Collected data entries
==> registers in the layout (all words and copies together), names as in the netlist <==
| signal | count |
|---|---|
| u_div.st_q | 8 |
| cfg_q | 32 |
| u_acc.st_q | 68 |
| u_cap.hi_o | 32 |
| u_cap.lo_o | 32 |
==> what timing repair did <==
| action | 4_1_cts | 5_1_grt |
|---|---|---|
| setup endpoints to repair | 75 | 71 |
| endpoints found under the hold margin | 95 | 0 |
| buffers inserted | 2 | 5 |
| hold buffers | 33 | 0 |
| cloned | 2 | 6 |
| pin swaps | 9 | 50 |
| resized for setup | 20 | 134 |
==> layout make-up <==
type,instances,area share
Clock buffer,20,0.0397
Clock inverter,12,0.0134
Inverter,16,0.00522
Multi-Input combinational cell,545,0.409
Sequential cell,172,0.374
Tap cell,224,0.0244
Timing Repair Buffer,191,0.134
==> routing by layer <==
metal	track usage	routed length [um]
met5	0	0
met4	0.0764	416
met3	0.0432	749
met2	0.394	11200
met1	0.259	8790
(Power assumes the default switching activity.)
<file path="src/rtl/tlc_pkg.sv">
package tlc_pkg;

    typedef enum logic [2:0] {
        POL_DIRECT  = 3'd0,
        POL_CHG_A   = 3'd1,
        POL_CHG_B   = 3'd2,
        POL_CHG_ANY = 3'd3,
        POL_TRIG    = 3'd4
    } policy_e;

    typedef enum logic [1:0] {
        SRC_AB  = 2'd0,
        SRC_AC  = 2'd1,
        SRC_BC  = 2'd2,
        SRC_ABC = 2'd3
    } src_e;

    typedef enum logic [2:0] {
        F_AND    = 3'd0,
        F_NAND   = 3'd1,
        F_OR     = 3'd2,
        F_NOR    = 3'd3,
        F_XOR    = 3'd4,
        F_XNOR   = 3'd5,
        F_SAMPLE = 3'd6,
        F_TRACK  = 3'd7
    } func_e;

    typedef enum logic [1:0] {
        P_GATE   = 2'd0,
        P_FORCE0 = 2'd1,
        P_INVERT = 2'd2,
        P_KEEP   = 2'd3
    } post_e;

    typedef struct packed {
        logic  post_en;
        post_e post;
        src_e  src;
        func_e func;
    } dec_t;

    // low5 equals (mode - 32) modulo 32 for any mode >= 32
    function automatic dec_t decode_mode(input logic post_en, input logic [4:0] low5);
        dec_t d;
        d.post_en = post_en;
        d.func    = func_e'(low5[2:0]);
        d.post    = post_e'(low5[4:3]);
        d.src     = post_en ? SRC_AB : src_e'(low5[4:3]);
        return d;
    endfunction

    function automatic logic pair_gate(input func_e f, input logic x, input logic y);
        logic r;
        case (f)
            F_AND:   r = x & y;
            F_NAND:  r = ~(x & y);
            F_OR:    r = x | y;
            F_NOR:   r = ~(x | y);
            F_XOR:   r = x ^ y;
            F_XNOR:  r = ~(x ^ y);
            default: r = 1'b0;
        endcase
        return r;
    endfunction

    function automatic logic tri_gate(input func_e f, input logic a, input logic b, input logic c);
        logic [1:0] cnt;
        logic r;
        cnt = {1'b0, a} + {1'b0, b} + {1'b0, c};
        case (f)
            F_AND:    r = a & b & c;
            F_NAND:   r = ~(a & b & c);
            F_OR:     r = a | b | c;
            F_NOR:    r = ~(a | b | c);
            F_XOR:    r = cnt[0];
            F_XNOR:   r = ~cnt[0];
            F_SAMPLE: r = (cnt == 2'd1);
            default:  r = (cnt == 2'd2);
        endcase
        return r;
    endfunction

endpackage

</file>
<file path="src/rtl/tlc_mode_ctl.sv">
module tlc_mode_ctl
    import tlc_pkg::*;
#(
    parameter int unsigned MW = 6,
    parameter int unsigned UW = 3,
    parameter int unsigned UPD_BIAS = 0
) (
    input  logic          clk,
    input  logic          rst,
    input  logic          en,
    input  logic          in_a,
    input  logic          in_b,
    input  logic [MW-1:0] mode_eff,
    input  logic [UW-1:0] upd_in,
    output policy_e       policy,
    output logic [MW-1:0] active_mode,
    output logic [MW-1:0] held_mode,
    output logic          prev_a
);
    localparam int unsigned SW = UW + 1;

    logic [SW-1:0] upd_sum;
    logic [SW-1:0] upd_rem;
    logic          prev_b;
    logic          accept;

    assign upd_sum = {1'b0, upd_in} + SW'(UPD_BIAS);
    assign upd_rem = upd_sum % SW'(5);
    assign policy  = policy_e'(upd_rem[2:0]);

    always_comb begin
        case (policy)
            POL_CHG_A:   accept = (in_a != prev_a);
            POL_CHG_B:   accept = (in_b != prev_b);
            POL_CHG_ANY: accept = (in_a != prev_a) || (in_b != prev_b);
            default:     accept = 1'b1;
        endcase
    end

    assign active_mode = accept ? mode_eff : held_mode;

    always_ff @(posedge clk) begin
        if (rst) begin
            held_mode <= '0;
            prev_a    <= 1'b0;
            prev_b    <= 1'b0;
        end else if (en) begin
            held_mode <= active_mode;
            prev_a    <= in_a;
            prev_b    <= in_b;
        end
    end
endmodule

</file>
<file path="src/rtl/tlc_eval.sv">
module tlc_eval
    import tlc_pkg::*;
(
    input  logic clk,
    input  logic rst,
    input  logic en,
    input  logic in_a,
    input  logic in_b,
    input  logic in_c,
    input  dec_t dec,
    output logic result
);
    logic hold_q, arm_q, post_q;
    logic hold_n, arm_n;
    logic x, y, base;

    always_comb begin
        case (dec.src)
            SRC_AC:  begin x = in_a; y = in_c; end
            SRC_BC:  begin x = in_b; y = in_c; end
            default: begin x = in_a; y = in_b; end
        endcase
    end

    always_comb begin
        hold_n = hold_q;
        arm_n  = arm_q;
        if (dec.src == SRC_ABC) begin
            base = tri_gate(dec.func, in_a, in_b, in_c);
        end else begin
            case (dec.func)
                F_SAMPLE: begin
                    if (y && !arm_q) begin
                        hold_n = x;
                        arm_n  = 1'b1;
                    end else if (arm_q && !y) begin
                        arm_n = 1'b0;
                    end
                    base = hold_n;
                end
                F_TRACK: begin
                    if (y) hold_n = x;
                    base = hold_n;
                end
                default: base = pair_gate(dec.func, x, y);
            endcase
        end
    end

    always_comb begin
        if (dec.post_en) begin
            case (dec.post)
                P_GATE:   result = in_c & base;
                P_FORCE0: result = in_c ? 1'b0 : base;
                P_INVERT: result = in_c ^ base;
                default:  result = in_c ? base : post_q;
            endcase
        end else begin
            result = base;
        end
    end

    always_ff @(posedge clk) begin
        if (rst) begin
            hold_q <= 1'b0;
            arm_q  <= 1'b0;
            post_q <= 1'b0;
        end else if (en) begin
            hold_q <= hold_n;
            arm_q  <= arm_n;
            post_q <= result;
        end
    end
endmodule

</file>
<file path="src/rtl/tlc_capture.sv">
module tlc_capture
    import tlc_pkg::*;
(
    input  logic    clk,
    input  logic    rst,
    input  logic    en,
    input  logic    trig,
    input  policy_e policy,
    input  logic    result,
    output logic    cap_q,
    output logic    out_q
);
    logic tarm_q, tarm_n, cap_n, shown;

    always_comb begin
        tarm_n = tarm_q;
        cap_n  = cap_q;
        if (policy == POL_TRIG) begin
            shown = cap_q;
            if (trig && !tarm_q) begin
                tarm_n = 1'b1;
                cap_n  = result;
            end else if (tarm_q && !trig) begin
                tarm_n = 1'b0;
            end
        end else begin
            shown = result;
        end
    end

    always_ff @(posedge clk) begin
        if (rst) begin
            tarm_q <= 1'b0;
            cap_q  <= 1'b0;
            out_q  <= 1'b0;
        end else if (en) begin
            tarm_q <= tarm_n;
            cap_q  <= cap_n;
            out_q  <= shown;
        end
    end
endmodule

</file>
<file path="src/rtl/tri_logic_cell.sv">
module tri_logic_cell
    import tlc_pkg::*;
#(
    parameter int unsigned MW = 6,
    parameter int unsigned UW = 3,
    parameter int unsigned MODE_BIAS = 0,
    parameter int unsigned UPD_BIAS = 0
) (
    input  logic          clk,
    input  logic          rst,
    input  logic          en,
    input  logic          in_a,
    input  logic          in_b,
    input  logic          in_c,
    input  logic          trig,
    input  logic [MW-1:0] mode_in,
    input  logic [UW-1:0] upd_in,
    output logic          out
);
    logic [MW-1:0] mode_eff;
    logic [MW-1:0] active_mode;
    logic [MW-1:0] held_mode;
    logic          prev_a;
    logic          post_en;
    policy_e       policy;
    dec_t          dec;
    logic          result;
    logic          cap_q;

    assign mode_eff = mode_in + MW'(MODE_BIAS);

    tlc_mode_ctl #(.MW(MW), .UW(UW), .UPD_BIAS(UPD_BIAS)) u_ctl (
        .clk(clk), .rst(rst), .en(en), .in_a(in_a), .in_b(in_b),
        .mode_eff(mode_eff), .upd_in(upd_in), .policy(policy),
        .active_mode(active_mode), .held_mode(held_mode), .prev_a(prev_a)
    );

    assign post_en = (active_mode[MW-1:5] != '0);
    assign dec     = decode_mode(post_en, active_mode[4:0]);

    tlc_eval u_eval (
        .clk(clk), .rst(rst), .en(en), .in_a(in_a), .in_b(in_b),
        .in_c(in_c), .dec(dec), .result(result)
    );

    tlc_capture u_cap (
        .clk(clk), .rst(rst), .en(en), .trig(trig), .policy(policy),
        .result(result), .cap_q(cap_q), .out_q(out)
    );
endmodule

</file>
<file path="config.mk">
export PLATFORM = sky130hd
export DESIGN_NAME = tri_logic_cell
export DESIGN_NICKNAME = d
export VERILOG_FILES = /design/src/rtl/tlc_pkg.sv /design/src/rtl/tlc_mode_ctl.sv /design/src/rtl/tlc_eval.sv /design/src/rtl/tlc_capture.sv /design/src/rtl/tri_logic_cell.sv
export SDC_FILE = /design/constraint.sdc
export NUM_CORES = 1
export LEC_CHECK = 0
export CORE_ASPECT_RATIO = 1.25
export CORE_MARGIN = 2
export CORE_UTILIZATION = 49
export DETAILED_ROUTE_END_ITERATION = 8
export GPL_ROUTABILITY_DRIVEN = 0
export MAX_ROUTING_LAYER = met4
export PLACE_DENSITY = 0.72
export SYNTH_ARGS = -nofsm -noshare
export SYNTH_HDL_FRONTEND = slang
export SYNTH_SLANG_ARGS = --single-unit
export TNS_END_PERCENT = 10
</file>
<file path="constraint.sdc">
create_clock -name clk -period 14.48 [get_ports clk]
set_clock_uncertainty 0.1 [all_clocks]
set_input_delay 3.62 -clock clk [delete_from_list [all_inputs] [get_ports clk]]
set_output_delay 3.62 -clock clk [all_outputs]
set_load 0.1 [all_outputs]
</file>
$ cat src/rtl/mii_xbar_tx_sel.sv
// Module: selects the transmit source for one channel.
// Assumes peer receive data-valid maps to transmit enable in bypass mode.
module mii_xbar_tx_sel
    import mii_xbar_pkg::*;
#(
    parameter int DATA_W = 4
) (
    input  logic              clk,
    input  logic              rst_n,
    input  logic [1:0]        src,
    input  logic [DATA_W-1:0] own_txd,
    input  logic              own_en,
    input  logic              own_er,
    input  logic [DATA_W-1:0] opp_txd,
    input  logic              opp_en,
    input  logic              opp_er,
    input  logic [DATA_W-1:0] peer_rxd,
    input  logic              peer_dv,
    input  logic              peer_er,
    output logic [DATA_W-1:0] txd,
    output logic              tx_en,
    output logic              tx_er
);

    // Multiplex the four transmit sources by code.
    always_comb begin
        unique case (src)
            TX_OWN:     begin txd = own_txd;  tx_en = own_en;  tx_er = own_er;  end
            TX_OPP:     begin txd = opp_txd;  tx_en = opp_en;  tx_er = opp_er;  end
            TX_PEER_RX: begin txd = peer_rxd; tx_en = peer_dv; tx_er = peer_er; end
            default:    begin txd = '0;       tx_en = 1'b0;    tx_er = 1'b0;    end
        endcase
    end

    AST_TX_OFF_QUIET: assert property (@(posedge clk) disable iff (!rst_n)
        (src == TX_OFF) |-> (!tx_en && !tx_er));

    AST_TX_BYPASS_FOLLOWS: assert property (@(posedge clk) disable iff (!rst_n)
        (src == TX_PEER_RX) |-> (tx_en == peer_dv && txd == peer_rxd));

endmodule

▶ [What this task involves]: All lines from the start of the entries through the line where "margin | 95 | 0 |" sits should be duplicated exactly, with nothing else in the output.

▶ [Exercise solution]:
==> registers in the layout (all words and copies together), names as in the netlist <==
| signal | count |
|---|---|
| u_div.st_q | 8 |
| cfg_q | 32 |
| u_acc.st_q | 68 |
| u_cap.hi_o | 32 |
| u_cap.lo_o | 32 |
==> what timing repair did <==
| action | 4_1_cts | 5_1_grt |
|---|---|---|
| setup endpoints to repair | 75 | 71 |
| endpoints found under the hold margin | 95 | 0 |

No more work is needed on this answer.